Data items
--
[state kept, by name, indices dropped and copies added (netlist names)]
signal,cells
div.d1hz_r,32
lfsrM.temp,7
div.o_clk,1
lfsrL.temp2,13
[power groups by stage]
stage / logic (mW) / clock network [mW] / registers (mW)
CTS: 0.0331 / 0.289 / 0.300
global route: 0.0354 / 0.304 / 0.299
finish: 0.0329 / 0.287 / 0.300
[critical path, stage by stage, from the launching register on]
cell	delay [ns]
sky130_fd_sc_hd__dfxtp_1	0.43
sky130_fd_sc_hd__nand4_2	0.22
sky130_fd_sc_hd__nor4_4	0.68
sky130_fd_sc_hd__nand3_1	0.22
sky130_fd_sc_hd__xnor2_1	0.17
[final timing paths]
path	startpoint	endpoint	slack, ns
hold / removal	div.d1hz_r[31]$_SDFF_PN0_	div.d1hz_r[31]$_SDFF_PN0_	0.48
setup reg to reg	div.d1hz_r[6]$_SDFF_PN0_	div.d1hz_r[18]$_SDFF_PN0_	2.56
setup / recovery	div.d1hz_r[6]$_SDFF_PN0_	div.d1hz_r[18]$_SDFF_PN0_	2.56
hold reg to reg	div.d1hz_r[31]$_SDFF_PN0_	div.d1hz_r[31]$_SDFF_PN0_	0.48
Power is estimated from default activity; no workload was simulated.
## flow/run.sh

```bash
#!/bin/bash
# OpenROAD 26Q1-2900-gdf79404cd8, Yosys 0.63+post, stock flow scripts
make -C /OpenROAD-flow-scripts/flow DESIGN_CONFIG=/design/flow/config.mk WORK_HOME=/design/flow/orfs finish
```

## flow/config.mk

```make
export PLATFORM = sky130hd
export DESIGN_NAME = FPU
export DESIGN_NICKNAME = FPU
export VERILOG_FILES = /design/flow/design.v
export SDC_FILE = /design/flow/constraint.sdc
export NUM_CORES = 4
export LEC_CHECK = 1
export CORE_UTILIZATION = 50
```

## flow/constraint.sdc

```tcl
current_design FPU

set clk_period 20.8
set clk_io_pct 0.2

create_clock -name clk0 -period $clk_period [get_ports {CLK}]

set non_clock_inputs [all_inputs -no_clocks]
set_input_delay [expr $clk_period * $clk_io_pct] -clock clk0 $non_clock_inputs
set_output_delay [expr $clk_period * $clk_io_pct] -clock clk0 [all_outputs]
```
## flow/design.v

```verilog
module MCycle
  #(parameter width = 32)  
   (
     input CLK,    
     input RESET,  
     input Start,  
     input MCycleOp,  
     input [width-1:0] Operand1,  
     input [width-1:0] Operand2,  
     output [width-1:0] Result,   
     output reg Busy=0  
   );
  localparam IDLE = 1'b0;
  localparam COMPUTING = 1'b1;
  reg state=0, n_state=0; 
  reg done;
  always @(posedge CLK or posedge RESET)
  begin
    if(RESET)
      state <= IDLE;
    else
      state <= n_state;
  end
  always @(*)
  begin
    case(state)
      IDLE:
      begin
        if(Start)
        begin
          n_state = COMPUTING;
          Busy = 1'b1;
        end
        else
        begin
          n_state = IDLE;
          Busy = 1'b0;
        end
      end
      COMPUTING:
      begin
        if(~done)
        begin
          n_state = COMPUTING ;
          Busy = 1'b1 ;
        end
        else
        begin
          n_state = IDLE;
          Busy = 1'b0;
        end
      end
    endcase
  end
  reg [5:0] count = 0 ;  
  reg [2*width-1:0] temp_sum = 0 ;
  reg [width-1:0] subres=0;
  reg sign_extend;
  reg [width-1:0]Operand_reg;
  reg [width-1:0] shifted_op2 = 0 ;
  always @(*) begin
    {sign_extend,subres} = temp_sum[63:32] - Operand2;
  end
  always@(posedge CLK or posedge RESET)
  begin: COMPUTING_PROCESS  
    if( RESET )
    begin
      count <= 0 ;
      temp_sum <= 0;
      Operand_reg <= 0;
      done <= 0;
    end
    else if(state == IDLE)
    begin
      if(n_state == COMPUTING)
      begin
        count <= 0 ;
        temp_sum <= { {width{1'b0}}, Operand1 } ;
        done <= 0;
        Operand_reg <= Operand2;
      end
    end
    else if(n_state == COMPUTING)
    begin
      if( ~MCycleOp ) 
      begin  
        if(count == width-1)
        begin  
          done <= 1'b1 ;
          count <= 0;
        end
        else
        begin
          done <= 1'b0;
          count <= count + 1;
        end
        if(temp_sum[0])begin
          temp_sum <= {1'b0,(Operand_reg + temp_sum[63:32]),temp_sum[31:1]};
        end
        else begin
          temp_sum <= {1'b0,temp_sum[2*width-1 : 1]};
        end
      end
      else
      begin  
             if(count == width) 
             begin  
               done <= 1'b1 ;
               count <= 0;
             end
             else
             begin
               done <= 1'b0;
               count <= count + 1;
             end
            if (sign_extend) begin
              temp_sum <= {temp_sum[62:0],1'b0}; 
            end
            else begin
              temp_sum <= {subres[30:0],temp_sum[31:0],1'b1};
            end
       end
    end
  end
  assign Result = temp_sum[width-1:0];
endmodule
```
`/design/flow/config.mk`:
```
export PLATFORM = sky130hd
export DESIGN_NAME = top
export DESIGN_NICKNAME = top
export VERILOG_FILES = /design/flow/design.v
export SDC_FILE = /design/flow/constraint.sdc
export NUM_CORES = 4
export LEC_CHECK = 1
export CORE_UTILIZATION = 30
```
`/design/flow/constraint.sdc`:
```
current_design top

set clk_period 6.7
set clk_io_pct 0.2

create_clock -name clk0 -period $clk_period [get_ports {clk}]

set non_clock_inputs [all_inputs -no_clocks]
set_input_delay [expr $clk_period * $clk_io_pct] -clock clk0 $non_clock_inputs
set_output_delay [expr $clk_period * $clk_io_pct] -clock clk0 [all_outputs]
```
`/design/flow/design.v`:
```
module edge_det #(
  parameter integer CLK_HZ     = 27_000_000,
  parameter integer STARTUP_MS = 100,
  parameter         ACTIVE_LOW = 1'b1
)(
  input  wire clk,
  input  wire btn_in,
  output reg  level = 1'b0,
  output reg  press = 1'b0,
  output reg  rel = 1'b0
);
  wire in_norm = ACTIVE_LOW ? ~btn_in : btn_in;
  reg s0=1'b0, s1=1'b0;
  always @(posedge clk) begin s0 <= in_norm; s1 <= s0; end
  localparam integer LIM = (CLK_HZ/1000)*STARTUP_MS;
  localparam integer W   = (LIM<=1)?1:$clog2(LIM);
  reg [W-1:0] por_cnt = {W{1'b0}};
  wire armed = (por_cnt == LIM-1);
  always @(posedge clk) if (!armed) por_cnt <= por_cnt + 1'b1;
  reg prev = 1'b0;
  always @(posedge clk) begin
    press   <= 1'b0;
    rel <= 1'b0;
    if (!armed) begin
      level <= s1;
      prev  <= s1;
    end else begin
      level <= s1;
      if (s1 & ~prev) press   <= 1'b1;
      if (~s1 & prev) rel <= 1'b1;
      prev <= s1;
    end
  end
endmodule
module top (
    input wire clk,
    input wire rx,
    input wire btn1,
    input wire btn2,
    output wire tx,
    output wire [5:0] led
);
  wire b1_lv, b2_lv, b1_pr, b1_rl, b2_pr, b2_rl;
  edge_det #(
      .CLK_HZ(27_000_000),
      .STARTUP_MS(100),
      .ACTIVE_LOW(1)
  ) u_ed1 (
      .clk(clk),
      .btn_in(btn1),
      .level(b1_lv),
      .press(b1_pr),
      .rel(b1_rl)
  );
  edge_det #(
      .CLK_HZ(27_000_000),
      .STARTUP_MS(100),
      .ACTIVE_LOW(1)
  ) u_ed2 (
      .clk(clk),
      .btn_in(btn2),
      .level(b2_lv),
      .press(b2_pr),
      .rel(b2_rl)
  );
  wire b1_uart, b2_uart;
  uart_keypad #(
      .CLOCK_FREQUENCY(32'd27_000_000),
      .BAUD_RATE(32'd115200)
  ) u_kp (
      .clk(clk),
      .rst(1'b0),
      .rx(rx),
      .up_pulse(b1_uart),
      .down_pulse(b2_uart)
  );
  wire b1 = b1_pr | b1_uart;
  wire b2 = b2_pr | b2_uart;
  reg [5:0] cnt = 6'd0;
  wire [6:0] next_cnt_calc = b1 ? (cnt + 1) : b2 ? (cnt - 1) : cnt;
  wire [5:0] next_cnt = next_cnt_calc[5:0];
  wire press_any = b1 | b2;
  localparam integer MSG_LEN = 9;
  reg  [7:0] msg            [0:MSG_LEN-1];
  reg  [5:0] cnt_latched;
  reg  [3:0] idx = 4'd0;
  reg        busy = 1'b0;
  reg        pending = 1'b0;
  reg  [7:0] din = 8'h00;
  reg        empty = 1'b1;
  wire       re;
  wire       uart_dout;
  assign tx = uart_dout;
  reg  re_q = 1'b0;
  wire re_p = re & ~re_q;
  reg  deassert_empty = 1'b0;
  reg  schedule_next = 1'b0;
  always @(posedge clk) begin
    re_q <= re;
    if (press_any) begin
      cnt <= next_cnt;
      if (!busy) begin
        busy           <= 1'b1;
        pending        <= 1'b0;
        idx            <= 4'd0;
        cnt_latched    <= next_cnt;
        msg[0]         <= "C";
        msg[1]         <= "N";
        msg[2]         <= "T";
        msg[3]         <= ":";
        msg[4]         <= " ";
        msg[5]         <= "0" + (next_cnt / 10);
        msg[6]         <= "0" + (next_cnt % 10);
        msg[7]         <= "\r";
        msg[8]         <= "\n";
        din            <= msg[0];
        empty          <= 1'b0;
        deassert_empty <= 1'b0;
        schedule_next  <= 1'b0;
      end else begin
        pending <= 1'b1;
      end
    end else if (busy) begin
      if (re_p) begin
        deassert_empty <= 1'b1;
      end else if (deassert_empty) begin
        deassert_empty <= 1'b0;
        empty <= 1'b1;
        if (idx == MSG_LEN - 1) begin
          if (pending) begin
            pending       <= 1'b0;
            idx           <= 4'd0;
            cnt_latched   <= cnt;
            msg[0]        <= "C";
            msg[1]        <= "N";
            msg[2]        <= "T";
            msg[3]        <= ":";
            msg[4]        <= " ";
            msg[5]        <= "0" + (cnt / 10);
            msg[6]        <= "0" + (cnt % 10);
            msg[7]        <= "\r";
            msg[8]        <= "\n";
            din           <= msg[0];
            schedule_next <= 1'b1;
          end else begin
            busy <= 1'b0;
          end
        end else begin
          idx <= idx + 1'b1;
          din <= msg[idx+1'b1];
          schedule_next <= 1'b1;
        end
      end else if (schedule_next) begin
        schedule_next <= 1'b0;
        empty <= 1'b0;
      end
    end else begin
      empty <= 1'b1;
      deassert_empty <= 1'b0;
      schedule_next <= 1'b0;
    end
  end
  assign led = ~cnt;
  uart_tx #(
      .CLOCK_FREQUENCY(32'd27_000_000),
      .BAUD_RATE(32'd115200),
      .WORD_WIDTH(32'd8)
  ) U_TX (
      .clk  (clk),
      .rst  (1'b0),
      .din  (din),
      .empty(empty),
      .re   (re),
      .dout (uart_dout)
  );
endmodule
module uart_keypad #(
    parameter [31:0] CLOCK_FREQUENCY = 32'd100_000_000,
    parameter [31:0] BAUD_RATE       = 32'd115200,
    parameter [ 7:0] KEY_UP1         = 8'h75,
    parameter [ 7:0] KEY_UP2         = 8'h55,
    parameter [ 7:0] KEY_DOWN1       = 8'h64,
    parameter [ 7:0] KEY_DOWN2       = 8'h44
) (
    input  clk,
    input  rst,
    input  rx,
    output up_pulse,
    output down_pulse
);
  wire [7:0] rx_data;
  wire       rx_we;
  uart_rx #(
      .CLOCK_FREQUENCY(CLOCK_FREQUENCY),
      .BAUD_RATE(BAUD_RATE),
      .WORD_WIDTH(32'd8)
  ) u_rx (
      .clk (clk),
      .rst (rst),
      .din (rx),
      .dout(rx_data),
      .full(1'b0),
      .we  (rx_we)
  );
  assign up_pulse   = rx_we & ((rx_data == KEY_UP1) | (rx_data == KEY_UP2));
  assign down_pulse = rx_we & ((rx_data == KEY_DOWN1) | (rx_data == KEY_DOWN2));
endmodule
module uart_rx #(
    parameter [31:0] CLOCK_FREQUENCY = 32'd100_000_000,
    parameter [31:0] BAUD_RATE       = 32'd115200,
    parameter [31:0] WORD_WIDTH      = 32'd8
) (
    input                   clk,
    input                   rst,
    input                   din,
    output [WORD_WIDTH-1:0] dout,
    input                   full,
    output                  we
);
  localparam integer OS = 16;
  reg rx_meta = 1'b1, rx_sync = 1'b1;
  always @(posedge clk) begin
    rx_meta <= din;
    rx_sync <= rx_meta;
  end
  reg [47:0] acc = 48'd0;
  wire [47:0] inc = BAUD_RATE * OS;
  wire [47:0] modv = CLOCK_FREQUENCY;
  wire os_tick = (acc >= modv);
  always @(posedge clk) begin
    if (rst) acc <= 48'd0;
    else begin
      acc <= acc + inc;
      if (os_tick) acc <= acc + inc - modv;
    end
  end
  localparam S_IDLE = 2'd0;
  localparam S_START = 2'd1;
  localparam S_DATA = 2'd2;
  localparam S_STOP = 2'd3;
  reg [1:0] state = S_IDLE;
  reg [3:0] os_cnt = 4'd0;
  reg [3:0] bit_cnt = 4'd0;
  reg [WORD_WIDTH-1:0] shift = {WORD_WIDTH{1'b0}};
  reg we_r = 1'b0;
  assign dout = shift;
  assign we   = we_r;
  always @(posedge clk) begin
    we_r <= 1'b0;
    if (rst) begin
      state   <= S_IDLE;
      os_cnt  <= 4'd0;
      bit_cnt <= 4'd0;
    end else if (os_tick) begin
      case (state)
        S_IDLE: begin
          if (~rx_sync) begin
            state  <= S_START;
            os_cnt <= 4'd0;
          end
        end
        S_START: begin
          os_cnt <= os_cnt + 4'd1;
          if (os_cnt == (OS / 2 - 1)) begin
            if (~rx_sync) begin
              state   <= S_DATA;
              os_cnt  <= 4'd0;
              bit_cnt <= 4'd0;
            end else begin
              state <= S_IDLE;
            end
          end
        end
        S_DATA: begin
          os_cnt <= os_cnt + 4'd1;
          if (os_cnt == (OS - 1)) begin
            os_cnt  <= 4'd0;
            shift   <= {rx_sync, shift[WORD_WIDTH-1:1]};
            bit_cnt <= bit_cnt + 4'd1;
            if (bit_cnt == (WORD_WIDTH - 1)) state <= S_STOP;
          end
        end
        S_STOP: begin
          os_cnt <= os_cnt + 4'd1;
          if (os_cnt == (OS - 1)) begin
            os_cnt <= 4'd0;
            if (rx_sync && ~full) we_r <= 1'b1;
            state <= S_IDLE;
          end
        end
      endcase
    end
  end
endmodule
module uart_tx #(
    parameter [31:0] CLOCK_FREQUENCY = 32'd100_000_000,
    parameter [31:0] BAUD_RATE       = 32'd115200,
    parameter [31:0] WORD_WIDTH      = 32'd8
) (
    input                   clk,
    input                   rst,
    input  [WORD_WIDTH-1:0] din,
    input                   empty,
    output                  re,
    output                  dout
);
  localparam [31:0] CLOCKS_PER_BIT = CLOCK_FREQUENCY / BAUD_RATE;
  localparam [1:0]
    STATE_WAIT               = 2'h0,
    STATE_ASSERT_READ_ENABLE = 2'h1,
    STATE_READ_WORD          = 2'h2,
    STATE_TRANSMIT_BITS      = 2'h3;
  reg  [           1:0] state;
  reg  [WORD_WIDTH+1:0] data;
  reg  [          31:0] clock_counts;
  wire                  full_clock_counts;
  assign re   = (state == STATE_ASSERT_READ_ENABLE);
  assign dout = (state == STATE_TRANSMIT_BITS) ? data[0] : 1'b1;
  always @(posedge clk) begin
    if (rst) state <= STATE_WAIT;
    else begin
      case (state)
        STATE_WAIT: state <= (~empty) ? STATE_ASSERT_READ_ENABLE : state;
        STATE_ASSERT_READ_ENABLE: state <= STATE_READ_WORD;
        STATE_READ_WORD: state <= STATE_TRANSMIT_BITS;
        STATE_TRANSMIT_BITS:
        state <= (full_clock_counts && (data == {{WORD_WIDTH{1'b0}}, 1'b1})) ? STATE_WAIT : state;
        default: state <= STATE_WAIT;
      endcase
    end
  end
  always @(posedge clk) begin
    if (rst) data <= {WORD_WIDTH + 1{1'b1}};
    else begin
      case (state)
        STATE_READ_WORD:     data <= {1'b1, din, 1'b0};
        STATE_TRANSMIT_BITS: data <= full_clock_counts ? {1'b0, data[WORD_WIDTH+1:1]} : data;
        default:             data <= {WORD_WIDTH + 1{1'b1}};
      endcase
    end
  end
  always @(posedge clk) begin
    if (rst) clock_counts <= 32'h0;
    else begin
      case (state)
        STATE_TRANSMIT_BITS: clock_counts <= full_clock_counts ? 32'h0 : (clock_counts + 32'h1);
        default:             clock_counts <= 32'h0;
      endcase
    end
  end
  assign full_clock_counts = (clock_counts == (CLOCKS_PER_BIT - 1));
endmodule
```
`/design/flow/run.sh`:
```
#!/bin/bash
# OpenROAD 26Q1-2900-gdf79404cd8, Yosys 0.63+post, stock flow scripts
make -C /OpenROAD-flow-scripts/flow DESIGN_CONFIG=/design/flow/config.mk WORK_HOME=/design/flow/orfs finish
```
==> changes_impl.md <==
### Changed

- Chip Footprint: 35,600 µm²
- Row Count: 68
- Die Width: 189 µm
- Fin Setup TNS: 0 ns
- GR Overflow Total: 0
- Transition time at the pin with the least slew margin: 0.824 ns
- Number of clock sinks seen by CTS: 194
- Required time reported for the critical path endpoint: 6.88 ns
- Post-layout util: 0.338
- Post-layout instance count excluding filler cells: 1,534
- YS warnings: 5
- Ant diodes: 0
- Library cell with the largest summed area after synthesis: edfxtp_1
- Number of enable-type register cells in the synthesized netlist: 114
- Mapped Avg Cell Area: 9.80 µm²
- Initial core utilization: 0.303
- Final worst hold slack: between 0.3 and 0.4 ns
- Clock transition time at the flip-flop clock pins of the worst setup and hold paths: 0.07 ns
- First-pass GRT wire length: 31.1 mm
- # setup viols final: 0
- Maximum clock skew at final layout: 0.00998 ns
- Number of maximum-capacitance constraint violations: 0
- Number of global-route vias before repair: around 6,700
- Register area share after synthesis: 0.480
- Power spent charging and discharging nets: 877 µW
- TritonRoute pass-1 iters: 5
- Cell Pwr Density: 257 nW/µm²
- Syn-to-layout area delta: 11.2%
- Placed inst area: 11,000 µm²
- Period utilization: 0.820
- Via count normalized by instance count: 4.74
- Overall routed net length: 18.1 mm
- Clock buffer count from CTS: 17
- Power share of the clock group: 0.336
- Sw Ratio: 0.293
- Number of H-tree levels: 4
- Yosys Chip Area: 10,500 µm²
- Startpoint types: register
- Critical path capture point type: register
- Maximum number of pins on one net before global-route repair: between 40 and 50
- Static Leakage: 3.97 nW
- Post-synthesis cell type count: 79
- Most frequent cell after synthesis: nor2_1
- Max-slew violation count: 0
- Maximum buffer depth of the clock tree: 2
- Post-CTS setup buffers: 0
- Setup repair after global routing missed its margin: false
- Half-perimeter wire length after placement: ~13 mm
- Area of the core region: 34,500 µm²
- Largest cells by area after synthesis: edfxtp_1 (33%), dfxtp_1 (15%), xnor2_1 (7.4%), xor2_1 (4.9%), nor2_1 (4.5%)
- Worst slew slack as a fraction of its limit: 0.445
- Status: finished clean
- Overall power consumption: 2.99 mW
- Final ANT Viol Nets: 0
- Final weighted congestion in routability-driven placement: around 0.9
- Latency at later pin: 0.43 ns
- Dominant Register Cell: edfxtp_1
- Critical path data arrival time: 5.67 ns
- Area share of the largest cell type after synthesis: 0.327
- Internal power of the cells: ~2.1 mW
- Cell at the root of the clock tree: clkbuf_16
- Max VDD drop: 0.187 mV
- Gate Count Post-Synth: 1,067
- Number of cells upsized or downsized after cts: 0
- Count of endpoints failing hold in the final timing report: 0
- Number of placed instances, taps included: 1,502
- Synth Cell Area: 10,500 µm²
- Area used by multi-input combinational logic: 5120 µm²
- Flops after synth: 194
- Pre-CTS worst setup slack: 1.24 ns
- Worst min path class: reg -> reg
- Top cell types by occurrence after synthesis: nor2_1 (125), edfxtp_1 (114), nand2_1 (88), xnor2_1 (88), dfxtp_1 (80)
- Detailed-route wire length per cell: 11.8 µm
- Post-route standard cell area excluding fillers: 11,600 µm²
- Power share of the sequential group: 0.488
- Crit Path Max Fanout: 13
- Tally of filler cells in the layout: 3,416
- Fraction of final layout cells with drive strength greater than 1: 0.0714
- Number of DRC markers after the initial detailed-route iteration: about 370
- Hold-fix buffer count after cts: 0
- Post-route worst setup slack: 1.21 ns
- Residual DRC count: 0
- Tot GR Track Use: 0.106
- Via total after detailed routing: 7,269
- Sequential cell area: 5020 µm²
- Logic gate share of total power: 0.177
- Clock tree from TritonCTS: done
- Number of top-level design ports: 11
- Fin crit period: 5.49 ns
- Height of the chip: 189 µm
- Number of warnings in the stage logs: 38
- Initial antenna violation count: 0
- Worst setup path class: reg -> reg
- Post-synth ARST share: 0
- Port Buffers: 10
- Cell count in the Yosys report: ~1,100
- Max Fclk: ~180 MHz
==> layout make-up <==
cell class,instances,share of cell area
flip-flops and latches,194,0.432
repair buffers,19,0.0144
clock buffers,17,0.0366
well taps,455,0.0489
inverters,42,0.0136
multi-input cells,792,0.440
clock inverters,15,0.0143
==> layer usage <==
metal / vias up / global-route usage / share of wire
li1: 3801 / - / -
met1: 3387 / 0.171 / 0.52
met2: 71 / 0.158 / 0.44
met3: 10 / 0.0183 / 0.028
met4: 0 / 0.0127 / 0.012
met5: - / 0 / 0
==> cell usage in the layout (no fill, tap or decap), types with 10 or more instances in the layout <==
cell type,netlist,layout
a21oi_1,35,35
a22oi_1,10,10
and3_1,15,15
clkbuf_16,0,17
clkdlybuf4s50_1,0,10
dfxtp_1,80,80
edfxtp_1,114,114
ha_1,28,28
inv_1,41,41
nand2_1,88,88
nand2b_1,14,14
nand3_1,65,65
nand4_1,26,26
nor2_1,125,125
nor2b_1,15,15
nor3_1,35,35
nor4_1,16,16
o21ai_0,43,43
or3_1,10,10
xnor2_1,88,88
xor2_1,59,59
==> worst max-delay path: stages, from the launching register on <==
cell and delay, ns:
edfxtp_1 0.38, nand4bb_4 0.25, o31a_1 0.47, inv_1 0.33
nand2b_1 0.26, a2111oi_4 0.75, nor3_1 0.13, a21oi_1 0.32
ha_1 0.26, o211a_1 0.17, nand2b_1 0.13, nor2_1 0.05
nor3_1 0.13, a41oi_1 0.06, o21ai_0 0.50, nand4b_4 0.29
o211ai_1 0.12, xnor2_1 0.16, ha_1 0.19, xnor2_1 0.18
xnor2_1 0.08
==> registers in the layout, summed over array words and instances, names as in the netlist, 2 cells and up <==
register / cells
U_TX.clock_counts: 32
U_TX.data: 10
u_kp.u_rx.bit_cnt: 4
u_ed2.por_cnt: 22
cnt: 6
u_kp.u_rx.state: 2
U_TX.state: 2
din: 8
u_kp.u_rx.os_cnt: 4
msg: 11
idx: 4
u_kp.u_rx.acc: 42
u_kp.u_rx.shift: 8
u_ed1.por_cnt: 22
==> power by group through the flow <==
stage,combinational (mW),sequential [mW],clock (mW)
after global routing,0.602,1.47,1.08
final,0.529,1.46,1.00
after CTS,0.534,1.46,1.04
==> kinds of logic (layout without fill, tap and decap cells) <==
family                     Yosys count  after routing  synth area share
adders and majority gates           28             28            0.0335
muxes                                8              8           0.00778
and+or+nand+nor                    456            456             0.221
DFF                                194            194             0.480
buffers and inverters               81             93            0.0306
xor gates and xnor gates           151            151             0.131
AOI/OAI and AO/OA                  149            149            0.0951
==> final timing paths <==
| check | start | endpoint | slack, ns | cells after the start |
|---|---|---|---|---|
| worst min register to register | u_ed1.s0 | u_ed1.s1 | 0.33 | 0 |
| worst max register to register | u_kp.u_rx.shift[3] | msg[6][6] | 1.21 | 20 |
| worst min-delay path | u_ed1.s0 | u_ed1.s1 | 0.33 | 0 |
| worst max-delay path | u_kp.u_rx.shift[3] | msg[6][6] | 1.21 | 20 |
Power is estimated from default activity; no workload was simulated.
--
## Task instructions
Compute the number of lines in the records that contain the string "before", and return that number alone.

## Your response
2